Thursday, December 4, 2014

The Hunger Games: Mockingjay—Part 1--Movie Review

by Peter O'Connell

The Hunger Games: Mockingjay—Part 1.Released: Nov. 21, 2014. Running time: 123 mins. Rated: PG 13 for intense sequences of violence and action, some disturbing images and thematic material.

The world of The Hunger Games is one both bleak and bizarre. It is a society divided into 12 districts, whose residents are exploited and oppressed by a brutal and decadent ruling class located in The Capitol, which is a kind of mix of Oz, ancient Rome, NYC, Las Vegas and Hollywood. The dystopian vision of this world was presented in three best-selling “young adult” novels by Suzanne Collins. Since 2012 this trilogy has been in the process of being translated to the screen in four films, of which Mockingjay—Part 1 is the third. Mockingjay—Part 2, the final entry in the series, will be released next year.

The Capitol rules the districts as much by media manipulation as by brute force. A key media event is the Hunger Games, a kind of televised gladiatorial combat involving both very high-tech devices controlled by the rulers and very low-tech items used by the combatants, two teenagers, one male and one female, from each district. The rulers, headed by the icy President Snow (Donald Sutherland), build up a big ballyhoo around the Games to disrupt and divide the districts. 

In the first two films in the series—The Hunger Games and The Hunger Games: Catching Fire—two of the combatants in the Games, 17-year-old Katniss Everdeen (Jennifer Lawrence) and her love Peeta Mellark (Josh Hutvherson), turn the tables on the rulers, disrupting the Games and destroying the arena in which they take place. Katniss is rescued from the arena by anti-Snow elements, but Peeta is captured by Snow's forces.

In Mockingjay: Part 1 Katniss is taken to an underground rebel headquarters in District 13, which has otherwise been destroyed by Snow's forces. The rebel leader, President Alma Coin (Julianne Moore), tells Katniss that her actions in the arena have sparked riots and strikes against the Capitol. Coin believes that the revolt against the Capitol has to involve a media offensive on the part of the rebels in order to counter Snow's media. She asks Katniss to become the “Mockingjay,” the symbol of the rebellion.

Katniss is in a fragile state of mind and angry that the rebels did not also rescue Peeta, but after witnessing some of the atrocities perpetrated by Snow's forces, she agrees to Coin's proposal. Dressed in a manner reminiscent of Joan of Arc, Katniss makes speeches and songs that, when broadcast, spark successful attacks in the districts against Snow's forces. Then a raid on the Capitol rescues Peeta and brings him to Coin's facility.
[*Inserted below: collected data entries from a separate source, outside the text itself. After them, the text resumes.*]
--- src/rtl/flash_ctrl_pkg.sv ---
package flash_ctrl_pkg;
  localparam int unsigned REG_AW = 12;

  localparam logic [REG_AW-1:0] OFF_STATUS = 12'h400;
  localparam logic [REG_AW-1:0] OFF_CFG    = 12'h504;
  localparam logic [REG_AW-1:0] OFF_PG_A   = 12'h508;
  localparam logic [REG_AW-1:0] OFF_ALL    = 12'h50C;
  localparam logic [REG_AW-1:0] OFF_PG_B   = 12'h510;
  localparam logic [REG_AW-1:0] OFF_UERASE = 12'h514;

  typedef enum logic [1:0] {CMD_NONE, CMD_PAGE, CMD_ALL, CMD_USER} cmd_e;
  typedef enum logic [1:0] {SQ_IDLE, SQ_WIPE, SQ_UCLR} seq_e;
endpackage

--- src/rtl/flash_ctrl_regs.sv ---
module flash_ctrl_regs
  import flash_ctrl_pkg::*;
#(
  parameter int unsigned PAGE_BYTES = 1024,
  parameter int unsigned NUM_PAGES  = 256,
  localparam int unsigned OFF_BITS  = $clog2(PAGE_BYTES),
  localparam int unsigned PAGE_W    = (NUM_PAGES > 1) ? $clog2(NUM_PAGES) : 1
) (
  input  logic              clk_i,
  input  logic              rst_ni,
  input  logic              req_i,
  input  logic              we_i,
  input  logic [REG_AW-1:0] addr_i,
  input  logic [31:0]       wdata_i,
  input  logic              ready_i,
  output logic [31:0]       rdata_o,
  output logic [1:0]        cfg_o,
  output cmd_e              cmd_o,
  output logic [PAGE_W-1:0] page_o
);
  logic [1:0]  cfg_q;
  logic        wr;
  logic [31:0] pg_idx;
  logic        pg_ok;

  assign wr     = req_i && we_i;
  assign pg_idx = wdata_i >> OFF_BITS;  // align down
  assign pg_ok  = pg_idx < 32'(NUM_PAGES);
  assign page_o = pg_idx[PAGE_W-1:0];
  assign cfg_o  = cfg_q;

  always_ff @(posedge clk_i or negedge rst_ni) begin
    if (!rst_ni)                     cfg_q <= '0;
    else if (wr && addr_i == OFF_CFG) cfg_q <= wdata_i[1:0];
  end

  always_comb begin
    cmd_o = CMD_NONE;
    if (wr && ready_i) begin
      unique case (addr_i)
        OFF_PG_A, OFF_PG_B: if (pg_ok)        cmd_o = CMD_PAGE;
        OFF_ALL:            if (wdata_i == 1) cmd_o = CMD_ALL;
        OFF_UERASE:         if (wdata_i == 1) cmd_o = CMD_USER;
        default: ;
      endcase
    end
  end

  always_comb begin
    rdata_o = '0;
    if (req_i) begin
      unique case (addr_i)
        OFF_STATUS: rdata_o = {31'b0, ready_i};
        OFF_CFG:    rdata_o = {30'b0, cfg_q};
        default: ;
      endcase
    end
  end

  p_cfg_hold_r3: assert property (@(posedge clk_i) disable iff (!rst_ni)
    !(wr && addr_i == OFF_CFG) |=> $stable(cfg_o));
endmodule

--- src/rtl/flash_ctrl_seq.sv ---
module flash_ctrl_seq
  import flash_ctrl_pkg::*;
#(
  parameter int unsigned WPP       = 256,
  parameter int unsigned NUM_PAGES = 256,
  parameter int unsigned PAGE_W    = 8,
  localparam int unsigned WPP_BITS = $clog2(WPP),
  localparam int unsigned TOTAL    = WPP * NUM_PAGES,
  localparam int unsigned WADDR_W  = $clog2(TOTAL)
) (
  input  logic               clk_i,
  input  logic               rst_ni,
  input  cmd_e               cmd_i,
  input  logic [PAGE_W-1:0]  page_i,
  output logic               ready_o,
  output logic               we_o,
  output logic [WADDR_W-1:0] waddr_o,
  output logic [31:0]        wdata_o,
  output logic               uclr_o
);
  seq_e               st_q;
  logic [WADDR_W-1:0] ptr_q, last_q;
  logic               all_q;
  logic [WADDR_W-1:0] pg_base;

  assign pg_base = WADDR_W'({page_i, {WPP_BITS{1'b0}}});

  always_ff @(posedge clk_i or negedge rst_ni) begin
    if (!rst_ni) begin
      st_q   <= SQ_IDLE;
      ptr_q  <= '0;
      last_q <= '0;
      all_q  <= 1'b0;
    end else begin
      unique case (st_q)
        SQ_IDLE: begin
          unique case (cmd_i)
            CMD_PAGE: begin
              st_q   <= SQ_WIPE;
              ptr_q  <= pg_base;
              last_q <= pg_base + WADDR_W'(WPP - 1);
              all_q  <= 1'b0;
            end
            CMD_ALL: begin
              st_q   <= SQ_WIPE;
              ptr_q  <= '0;
              last_q <= WADDR_W'(TOTAL - 1);
              all_q  <= 1'b1;
            end
            CMD_USER: st_q <= SQ_UCLR;
            default: ;
          endcase
        end
        SQ_WIPE: begin
          if (ptr_q == last_q) st_q <= all_q ? SQ_UCLR : SQ_IDLE;
          else                 ptr_q <= ptr_q + 1'b1;
        end
        SQ_UCLR: st_q <= SQ_IDLE;
        default: st_q <= SQ_IDLE;
      endcase
    end
  end

  assign ready_o = (st_q == SQ_IDLE);
  assign we_o    = (st_q == SQ_WIPE);
  assign waddr_o = ptr_q;
  assign wdata_o = '1;
  assign uclr_o  = (st_q == SQ_UCLR);

  p_ascend_r4: assert property (@(posedge clk_i) disable iff (!rst_ni)
    we_o && $past(we_o) |-> waddr_o == $past(waddr_o) + 1'b1);
  p_accept_busy_r11: assert property (@(posedge clk_i) disable iff (!rst_ni)
    ready_o && cmd_i != CMD_NONE |=> !ready_o);
  p_all_then_uclr_r6: assert property (@(posedge clk_i) disable iff (!rst_ni)
    we_o && all_q && ptr_q == last_q |=> uclr_o && !we_o);
  p_write_ones_r4: assert property (@(posedge clk_i) disable iff (!rst_ni)
    we_o |-> wdata_o == 32'hFFFF_FFFF && !ready_o);
endmodule

--- src/rtl/flash_ctrl_uarea.sv ---
module flash_ctrl_uarea #(
  parameter int unsigned WORDS  = 64,
  parameter int unsigned AW     = 10,
  localparam int unsigned IDX_W = $clog2(WORDS)
) (
  input  logic          clk_i,
  input  logic          rst_ni,
  input  logic          req_i,
  input  logic          we_i,
  input  logic [AW-1:0] addr_i,
  input  logic [31:0]   wdata_i,
  input  logic          clr_i,
  output logic [31:0]   rdata_o
);
  logic [31:0]      mem_q [WORDS];
  logic             hit;
  logic [IDX_W-1:0] idx;

  assign hit = req_i && (addr_i[1:0] == 2'b00) && (addr_i < AW'(WORDS * 4));
  assign idx = addr_i[IDX_W+1:2];

  always_ff @(posedge clk_i or negedge rst_ni) begin
    if (!rst_ni) begin
      for (int i = 0; i < WORDS; i++) mem_q[i] <= '1;
    end else if (clr_i) begin
      for (int i = 0; i < WORDS; i++) mem_q[i] <= '1;
    end else if (hit && we_i) begin
      mem_q[idx] <= wdata_i;
    end
  end

  assign rdata_o = hit ? mem_q[idx] : '0;

  p_clr_ones_r7: assert property (@(posedge clk_i) disable iff (!rst_ni)
    clr_i |=> mem_q[0] == 32'hFFFF_FFFF && mem_q[WORDS-1] == 32'hFFFF_FFFF);
endmodule

--- src/rtl/flash_ctrl.sv ---
module flash_ctrl
  import flash_ctrl_pkg::*;
#(
  parameter int unsigned PAGE_BYTES = 1024,
  parameter int unsigned NUM_PAGES  = 256,
  parameter int unsigned UA_WORDS   = 64,
  parameter int unsigned UA_AW      = 10,
  localparam int unsigned WPP       = PAGE_BYTES / 4,
  localparam int unsigned TOTAL     = WPP * NUM_PAGES,
  localparam int unsigned WADDR_W   = $clog2(TOTAL),
  localparam int unsigned PAGE_W    = (NUM_PAGES > 1) ? $clog2(NUM_PAGES) : 1
) (
  input  logic               clk_i,
  input  logic               rst_ni,
  input  logic               reg_req_i,
  input  logic               reg_we_i,
  input  logic [REG_AW-1:0]  reg_addr_i,
  input  logic [31:0]        reg_wdata_i,
  output logic [31:0]        reg_rdata_o,
  input  logic               ua_req_i,
  input  logic               ua_we_i,
  input  logic [UA_AW-1:0]   ua_addr_i,
  input  logic [31:0]        ua_wdata_i,
  output logic [31:0]        ua_rdata_o,
  output logic [1:0]         cfg_o,
  output logic               code_we_o,
  output logic [WADDR_W-1:0] code_waddr_o,
  output logic [31:0]        code_wdata_o,
  output logic               ready_o
);
  initial begin : geom_check
    assert (PAGE_BYTES >= UA_WORDS * 4)
      else $fatal(1, "page size below user area size");
  end

  cmd_e              cmd;
  logic [PAGE_W-1:0] page;
  logic              uclr;

  flash_ctrl_regs #(
    .PAGE_BYTES(PAGE_BYTES),
    .NUM_PAGES (NUM_PAGES)
  ) u_regs (
    .clk_i  (clk_i),
    .rst_ni (rst_ni),
    .req_i  (reg_req_i),
    .we_i   (reg_we_i),
    .addr_i (reg_addr_i),
    .wdata_i(reg_wdata_i),
    .ready_i(ready_o),
    .rdata_o(reg_rdata_o),
    .cfg_o  (cfg_o),
    .cmd_o  (cmd),
    .page_o (page)
  );

  flash_ctrl_seq #(
    .WPP      (WPP),
    .NUM_PAGES(NUM_PAGES),
    .PAGE_W   (PAGE_W)
  ) u_seq (
    .clk_i  (clk_i),
    .rst_ni (rst_ni),
    .cmd_i  (cmd),
    .page_i (page),
    .ready_o(ready_o),
    .we_o   (code_we_o),
    .waddr_o(code_waddr_o),
    .wdata_o(code_wdata_o),
    .uclr_o (uclr)
  );

  flash_ctrl_uarea #(
    .WORDS(UA_WORDS),
    .AW   (UA_AW)
  ) u_uarea (
    .clk_i  (clk_i),
    .rst_ni (rst_ni),
    .req_i  (ua_req_i),
    .we_i   (ua_we_i),
    .addr_i (ua_addr_i),
    .wdata_i(ua_wdata_i),
    .clr_i  (uclr),
    .rdata_o(ua_rdata_o)
  );

  p_drop_busy_r10: assert property (@(posedge clk_i) disable iff (!rst_ni)
    code_we_o && $past(code_we_o) |-> !ready_o);
endmodule

--- config.mk ---
export PLATFORM = sky130hd
export DESIGN_NAME = flash_ctrl
export DESIGN_NICKNAME = d
export VERILOG_FILES = /design/src/rtl/flash_ctrl_pkg.sv /design/src/rtl/flash_ctrl_regs.sv /design/src/rtl/flash_ctrl_seq.sv /design/src/rtl/flash_ctrl_uarea.sv /design/src/rtl/flash_ctrl.sv
export SDC_FILE = /design/constraint.sdc
export NUM_CORES = 2
export LEC_CHECK = 0
export BUFFER_PORTS_ARGS = -buffer_cell sky130_fd_sc_hd__buf_2
export CORE_MARGIN = 5
export CORE_UTILIZATION = 30
export CTS_BUF_LIST = sky130_fd_sc_hd__clkbuf_8
export DETAILED_ROUTE_END_ITERATION = 8
export SYNTH_ARGS = -nofsm -noshare
export SYNTH_HDL_FRONTEND = slang
export SYNTH_SLANG_ARGS = --single-unit
--- constraint.sdc ---
create_clock -name clk_i -period 3.8 [get_ports clk_i]
set_clock_uncertainty 0.2 [all_clocks]
set_input_delay 0.19 -clock clk_i [delete_from_list [all_inputs] [get_ports clk_i]]
set_output_delay 0.19 -clock clk_i [all_outputs]
set_load 0.03 [all_outputs]
After elaboration in Yosys (flattened, before gate mapping)
Cells that the tools add are included.
{"block": "totals", "reg_bits": 2085, "in_bits": 92}
{"block": "classes", "addsub": 2, "order_cmp": 4, "eq_ne": 17, "mux": 25, "bitwise_logic": 1, "n_reduce_logical": 17}
{"operator": "$mux W2048", "n": 2}
{"operator": "$bwmux W2048", "n": 1}
{"operator": "$bmux W32 S6", "n": 1}
{"operator": "$demux W32 S6", "n": 1}
{"operator": "$mux W32", "n": 5}
{"operator": "$pmux W16 S2", "n": 3}
{"operator": "$eq A12 B11 Y1 const B", "n": 6}
{"operator": "$eq A32 B1 Y1 const B", "n": 1}
{"operator": "$lt A22 B9 Y1 const B", "n": 1}
{"operator": "$add A16 B1 Y16 const B", "n": 1}
{"operator": "$add A16 B8 Y16 const B", "n": 1}
{"operator": "$eq A16 B16 Y1", "n": 1}
{"operator": "$mux W16", "n": 1}
{"operator": "$pmux W2 S2", "n": 3}
{"operator": "$lt A10 B9 Y1 const B", "n": 1}
{"operator": "$mux W2", "n": 5}
{"operator": "$ge A7 B7 Y1 const B", "n": 1}
{"operator": "$logic_and A1 B1 Y1", "n": 7}
{"operator": "$lt A7 B1 Y1 const B", "n": 1}
{"operator": "$not A6 Y7", "n": 1}
{"operator": "$eq A2 B2 Y1 const B", "n": 3}
{"operator": "$pmux W2 S3", "n": 1}
{"operator": "$reduce_bool A2 Y1", "n": 3}
{"operator": "$eq A2 B1 Y1 const B", "n": 2}
{"operator": "10 further kinds", "n": 13}

Longest topological paths before layout
{"block": "logic_depth", "depth_word": 8, "ltp_mapped": 12}

By module
A second synthesis with hierarchy kept.
{"block": "unflattened", "hier_cells": 9559, "hier_area_um2": 100053.5}
{"mod": "flash_ctrl_uarea", "instances": 1, "cells_per_inst": 9269, "area_each_um2": 97506.0, "seq_area_each_um2": 53811.6}
{"mod": "flash_ctrl_seq", "instances": 1, "cells_per_inst": 213, "area_each_um2": 1946.9, "seq_area_each_um2": 700.7}
{"mod": "flash_ctrl_regs", "instances": 1, "cells_per_inst": 77, "area_each_um2": 600.6, "seq_area_each_um2": 50.0}

Least setup slack after synthesis
OpenSTA, ideal clock, no wires.
{"block": "synth_timing", "path_type": "input-to-reg", "startpoint": "input port reg_addr_i[1]", "endpoint": "register u_seq.last_q[13]", "arrival_time_ns": 2.448, "required_ns": 3.523, "setup_slack_ns": 1.074, "stages": 10, "path_cell_list": "nor4_1 -> nand2_1 -> nor4_1 -> and4_1 -> and3_1 -> ha_1 -> nor3_1 -> clkbuf_1 -> nor2_1 -> a21oi_1"}
{"block": "synth_via", "elab_chain_cells": 7, "elab_cells_between_ends": 12}
{"element": "start: declaration", "line": "flash_ctrl.sv:17", "source": "input logic [REG_AW-1:0] reg_addr_i,"}
{"element": "$eq A12 B11 Y1", "line": "flash_ctrl_regs.sv:40", "source": "unique case (addr_i)"}
{"element": "$reduce_or A2 Y1", "line": "flash_ctrl_regs.sv:40"}
{"element": "$pmux W2 S3 (*)", "line": "flash_ctrl_regs.sv:40"}
{"element": "$mux W2 (*)", "line": "flash_ctrl_regs.sv:39", "source": "if (wr && ready_i) begin"}
{"element": "$eq A2 B1 Y1 / $eq A2 B2 Y1 (equally long branches)", "line": "flash_ctrl_seq.sv:37", "source": "unique case (cmd_i)"}
{"element": "$reduce_bool A2 Y1 (no line)"}
{"element": "$reduce_and A2 Y1 (no line)"}
{"element": "end signal: assignment", "line": "flash_ctrl_seq.sv:41", "source": "last_q <= pg_base + WADDR_W'(WPP - 1);"}
{"element": "end signal: assignment", "line": "flash_ctrl_seq.sv:47", "source": "last_q <= WADDR_W'(TOTAL - 1);"}
{"element": "end: declaration", "line": "flash_ctrl_seq.sv:22", "source": "logic [WADDR_W-1:0] ptr_q, last_q;"}
Mark *: on every way between the ends. The rest lies on a longest branch, timed or not.
A chain may end at the register's enable or synchronous reset.

Worst setup path after layout
{"block": "layout_timing", "startpoint": "input port ua_addr_i[4]", "endpoint": "output port ua_rdata_o[3]"}
{"block": "layout_via", "elab_chain_cells": 5, "elab_cells_between_ends": 7}
{"element": "start: declaration", "line": "flash_ctrl.sv:22", "source": "input logic [UA_AW-1:0] ua_addr_i,"}
{"element": "$not A6 Y7 (not written as such)", "line": "flash_ctrl_uarea.sv:32", "source": "assign rdata_o = hit ? mem_q[idx] : '0;"}
{"element": "$bmux W32 S6", "line": "flash_ctrl_uarea.sv:32"}
{"element": "$mux W32 (not written as such) (2 in a row)", "line": "flash_ctrl_uarea.sv:32"}
{"element": "$mux W32 (*)", "line": "flash_ctrl_uarea.sv:32"}
{"element": "end: declaration", "line": "flash_ctrl.sv:24", "source": "output logic [31:0] ua_rdata_o,"}
Mark *: on every way between the ends. The rest lies on a longest branch, timed or not. The select of a mux whose other input is x is not followed.

==> results.cfg <==
[status]
status = complete, but fails checks
violations = DRC, hold timing, setup timing

[timing]
setup_viol = 10
min_period_ns = 3.917
worst_pin_slew_ns = 1.289
final-max-slew-violation-count = 0
hold_violations = 5
rsz0062_at_grt = true
setup_slack_ns = -0.1172
period_share = 1.031
fmax_mhz = 255.3
whs_ns = -0.03485
fin_tns_setup_ns = -0.3756
slew_headroom = 0.1409

[clock_tree]
ctsRootBufferMaster = clkbuf_8
clockBufferDepth = 4
htreeDepth = 5
cts_tree = yes
clk_latency_ns = 1.02
cts_buffers = 364
path_clk_slew_ns = 0.05
cts_sinks = 2078

[hold_path]
holdCritStartpoint = reg_addr_i[3]
hold_class = in -> reg

[setup_path]
worstPathRequired_ns = 3.41
crit_start = ua_addr_i[4]
end_kind = primary output
cp_max_fo = 39
cp.arrival_ns = 3.53
worst_setup_path_start_kind = primary input
worst-setup-path-type = in -> out
rrSetupSlack_ns = 0.28
rr_startpoint = u_seq.st_q[1]

[final_layout]
regArea_mm2 = 0.05456
fillerInstances = 34310
multi_input_area_mm2 = 0.04412
syn2layout_area_growth_pct = 17.71
final_nets = 11700
layout_commonest_cell = nand2_1
final_area_mm2 = 0.1211
drive_gt1_frac = 0.3331
mostFrequentLayoutCells = 4,268 x nand2_1, 2,081 x nand3_1, 2,048 x dfstp_2
fin_cells = 16460

[placement]
io_buffer_count = 145
place_inst = 15690
place_congestion = 0.9456
dpl.hpwl_um = 281100
place_area_mm2 = 0.1120
dp_slack_ns = -0.5767

[synthesis]
yosys_warnings = 0
synth-xor-area-share = 0.001021
synthMuxAreaShare = 0.07923
synthCells = 11430
ys_seq_area_frac = 0.5302
synth_edf_count = 0
synth_flop_cell = dfstp_2
yosysTopAreaCell = dfstp_2
netlist_area_mm2 = 0.1029
synth.avg_cell_area_um2 = 9.005
synth.area.top_cells = dfstp_2 52%, nand2_1 16%, nand3_1 10%, mux4_2 4.2%, clkbuf_1 2.8%
synth_top_area_frac = 0.5230
synth_cell_types = 76
yosys.area_share.adder = 0.0004864
synth_top_family_by_area = simple AND/OR/NAND/NOR gates
ys_ff_latch = 2078
synth-simple-area-share = 0.2725
ys_async_sr_fraction = 1.000
synth_compound_area_frac = 0.06200

[global_route]
antenna_found_initial = 32
grt_pass1_vias = 90790
grt-ovfl-total = 0
grt_pass1_wl_um = 664800
grtUsageTotal = 0.2508
grt_start_max_net_pins = 153

[routing]
drc_errors = 10
drt_iter0_markers = 14040
routed_wl_um = 463300
wl_per_cell_um = 28.16
via_per_inst = 5.721
antenna_left = 0
num_vias = 94150
drtPass1Iterations = 9

[floorplanning]
die-area_mm2 = 0.3548
initial_utilization = 0.3005
die_w_um = 595.7
rows = 215
io_pins = 208
core_area_mm2 = 0.3424
dieHeight_um = 595.7

[job]
maxCapViolations = 0

[power]
p_leak_uw = 0.05424
vdd_drop_max_uv = 303.5
power_density_mw_per_mm2 = 405.5
state kept, by name (all words and copies together) (netlist names):
name,count
u_uarea.mem_q,2048
u_seq.st_q,2
u_seq.all_q,1
u_regs.cfg_o,2
u_seq.last_q,9
u_seq.waddr_o,16
layer usage:
| metal | global-route usage | vias to the layer above | wire, µm |
|---|---|---|---|
| li1 | - | 38840 | - |
| met1 | 0.3254 | 47300 | 177000 |
| met2 | 0.3510 | 6543 | 190000 |
| met3 | 0.09954 | 1431 | 64020 |
| met4 | 0.1464 | 28 | 31890 |
| met5 | 0.003381 | - | 462 |
critical path, stage by stage:
cell     delay, ns
buf_8         0.35
buf_12        0.35
or2_2         0.58
nor2_1        0.18
nor3_1        0.96
o22ai_1       0.20
o31a_4        0.39
buf_2         0.20
logic make-up (layout without fill, tap and decap cells):
group / Yosys count / in the layout
xor gates and xnor gates: 12 / 12
and+or+nand+nor: 6670 / 6670
adders and majority gates: 4 / 4
AOI/OAI and AO/OA: 887 / 887
DFF: 2078 / 2078
muxes: 559 / 559
other: 2 / 74
buffers and inverters: 1215 / 1614
synth_stat cells (all sizes together), types with 6 or more instances:
cell	count
o22a	12
dfstp	2048
a211oi	25
nand2	4276
a2bb2oi	9
a222oi	18
clkbuf	758
nor2b	9
inv	12
o21ai	118
nor4	16
buf	444
nand4	7
a21oi	132
nor3b	6
o22ai	93
and3	19
xor2	9
nand2b	9
o31a	14
o221ai	10
a32oi	6
o211ai	12
nand3	2090
a22o	29
nor2	176
and2	12
dfrtp	30
nor3	23
or2	6
mux4	191
a221o	39
a31oi	34
mux2i	246
mux2	122
a22oi	135
o2bb2ai	7
o21a	7
a221oi	160
power breakdown:
group	switching, µW	internal [µW]	total, µW
combinational	3190	1290	4490
sequential	185	22800	23000
clock	10200	11500	21700
total	13600	35500	49100
per-stage QoR:
stage | util | hold slack (ns) | total power [µW]
2_1_floorplan | - | -0.3056 | 25110
3_3_place_gp | 0.3271 | 0.2520 | 27400
3_5_place_dp | 0.3271 | 0.2542 | 27420
4_1_cts | 0.3528 | 0.004310 | 49070
5_1_grt | 0.3536 | 0.002042 | 50430
6_report | 0.3537 | -0.03485 | 49110
path summary, 6_finish.rpt:
check	to	cells after the start
max in group asynchronous	u_uarea.mem_q[216]	3
min in group asynchronous	u_uarea.mem_q[2046]	2
hold reg to reg	u_seq.last_q[7]	1
setup reg to reg	u_seq.waddr_o[11]	10
hold / removal	u_seq.waddr_o[14]	9
setup / recovery	ua_rdata_o[3]	8
repair_timing:
| action | CTS | global route |
|---|---|---|
| hold buffers | 92 | 6 |
| endpoints found under the hold margin | 3094 | 5 |
| buffers inserted | 0 | 4 |
| pin swaps | 17 | 20 |
| cloned | 0 | 1 |
| resized for setup | 92 | 45 |
| endpoints found under the setup margin | 24 | 23 |
final cells by class:
cell class | count | area share
antenna | 12 | 0.0002479
clock buffer | 473 | 0.05375
clock inverter | 177 | 0.008120
inverter | 13 | 0.0004855
multi-input combinational | 8194 | 0.3643
sequential | 2078 | 0.4505
tap | 4557 | 0.04707
timing repair buffer | 951 | 0.07553
(Power assumes the default switching activity.)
However, a shocking development occurs that almost costs Katniss her life and plunges her into near despair—and Peeta is responsible.

Mockingjay—Part 1 has a certain “stunted” quality stemming from the current Hollywood practice of splitting the final part of an epic into two separate films. Mockingjay: Part 1 also lacks the “over the top” production values of the first two films in the series. The film does, however, have its own strong points. The very talented (and very beauteous) Jennifer Lawrence conveys Katniss' mix of vulnerability and courage almost perfectly. Alma Coin, as portrayed by Julianne Moore, is an intriguing (in both senses of the word) character, and Josh Hutcherson makes a stronger impression as an actor than he has done previously. Also, focusing on the rebels' propaganda war rather than just one action scene after another, as so many films do, is a bold choice by the film's writers and its director (Francis Lawrence, no relation to Jennifer) that works out well. 

Moviegoers with the patience to sit through the film's very long list of closing credits will be treated to some fine music by composer James Newton Howard and a quite dramatic visual at the very end.